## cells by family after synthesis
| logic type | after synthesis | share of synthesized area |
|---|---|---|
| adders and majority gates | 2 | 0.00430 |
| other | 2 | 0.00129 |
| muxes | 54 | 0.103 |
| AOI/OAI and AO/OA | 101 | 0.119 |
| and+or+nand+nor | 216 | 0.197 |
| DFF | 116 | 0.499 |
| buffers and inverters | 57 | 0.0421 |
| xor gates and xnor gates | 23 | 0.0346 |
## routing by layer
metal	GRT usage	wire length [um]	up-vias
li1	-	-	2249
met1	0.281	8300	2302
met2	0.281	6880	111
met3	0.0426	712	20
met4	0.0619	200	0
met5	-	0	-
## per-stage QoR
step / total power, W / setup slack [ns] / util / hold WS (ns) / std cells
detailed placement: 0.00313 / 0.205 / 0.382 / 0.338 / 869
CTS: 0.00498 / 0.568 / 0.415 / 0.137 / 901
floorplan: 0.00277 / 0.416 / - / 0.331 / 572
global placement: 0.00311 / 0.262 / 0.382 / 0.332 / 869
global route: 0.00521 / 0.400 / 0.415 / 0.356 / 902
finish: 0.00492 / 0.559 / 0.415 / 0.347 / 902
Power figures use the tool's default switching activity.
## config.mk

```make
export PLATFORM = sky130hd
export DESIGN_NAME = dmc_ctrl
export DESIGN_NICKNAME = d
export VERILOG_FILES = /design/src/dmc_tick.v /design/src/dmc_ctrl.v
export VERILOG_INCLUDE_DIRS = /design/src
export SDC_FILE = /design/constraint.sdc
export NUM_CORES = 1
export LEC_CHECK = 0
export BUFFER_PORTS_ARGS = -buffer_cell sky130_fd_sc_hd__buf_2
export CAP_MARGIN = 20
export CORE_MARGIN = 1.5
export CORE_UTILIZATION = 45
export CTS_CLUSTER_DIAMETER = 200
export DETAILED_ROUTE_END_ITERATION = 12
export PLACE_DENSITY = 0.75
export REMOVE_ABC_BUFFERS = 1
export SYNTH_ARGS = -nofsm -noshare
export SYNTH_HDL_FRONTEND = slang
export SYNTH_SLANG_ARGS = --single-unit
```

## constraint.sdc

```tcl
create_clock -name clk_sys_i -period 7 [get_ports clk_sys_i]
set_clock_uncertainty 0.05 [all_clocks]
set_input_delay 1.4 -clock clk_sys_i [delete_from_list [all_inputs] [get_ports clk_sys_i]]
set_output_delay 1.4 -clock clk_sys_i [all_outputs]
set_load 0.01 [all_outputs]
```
· · · ·
Work to be completed: Every entry should be restated word for word.

Written answer:
## cells by family after synthesis
| logic type | after synthesis | share of synthesized area |
|---|---|---|
| adders and majority gates | 2 | 0.00430 |
| other | 2 | 0.00129 |
| muxes | 54 | 0.103 |
| AOI/OAI and AO/OA | 101 | 0.119 |
| and+or+nand+nor | 216 | 0.197 |
| DFF | 116 | 0.499 |
| buffers and inverters | 57 | 0.0421 |
| xor gates and xnor gates | 23 | 0.0346 |
## routing by layer
metal	GRT usage	wire length [um]	up-vias
li1	-	-	2249
met1	0.281	8300	2302
met2	0.281	6880	111
met3	0.0426	712	20
met4	0.0619	200	0
met5	-	0	-
## per-stage QoR
step / total power, W / setup slack [ns] / util / hold WS (ns) / std cells
detailed placement: 0.00313 / 0.205 / 0.382 / 0.338 / 869
CTS: 0.00498 / 0.568 / 0.415 / 0.137 / 901
floorplan: 0.00277 / 0.416 / - / 0.331 / 572
global placement: 0.00311 / 0.262 / 0.382 / 0.332 / 869
global route: 0.00521 / 0.400 / 0.415 / 0.356 / 902
finish: 0.00492 / 0.559 / 0.415 / 0.347 / 902
Power figures use the tool's default switching activity.
## config.mk

```make
export PLATFORM = sky130hd
export DESIGN_NAME = dmc_ctrl
export DESIGN_NICKNAME = d
export VERILOG_FILES = /design/src/dmc_tick.v /design/src/dmc_ctrl.v
export VERILOG_INCLUDE_DIRS = /design/src
export SDC_FILE = /design/constraint.sdc
export NUM_CORES = 1
export LEC_CHECK = 0
export BUFFER_PORTS_ARGS = -buffer_cell sky130_fd_sc_hd__buf_2
export CAP_MARGIN = 20
export CORE_MARGIN = 1.5
export CORE_UTILIZATION = 45
export CTS_CLUSTER_DIAMETER = 200
export DETAILED_ROUTE_END_ITERATION = 12
export PLACE_DENSITY = 0.75
export REMOVE_ABC_BUFFERS = 1
export SYNTH_ARGS = -nofsm -noshare
export SYNTH_HDL_FRONTEND = slang
export SYNTH_SLANG_ARGS = --single-unit
```

## constraint.sdc

```tcl
create_clock -name clk_sys_i -period 7 [get_ports clk_sys_i]
set_clock_uncertainty 0.05 [all_clocks]
set_input_delay 1.4 -clock clk_sys_i [delete_from_list [all_inputs] [get_ports clk_sys_i]]
set_output_delay 1.4 -clock clk_sys_i [all_outputs]
set_load 0.01 [all_outputs]
```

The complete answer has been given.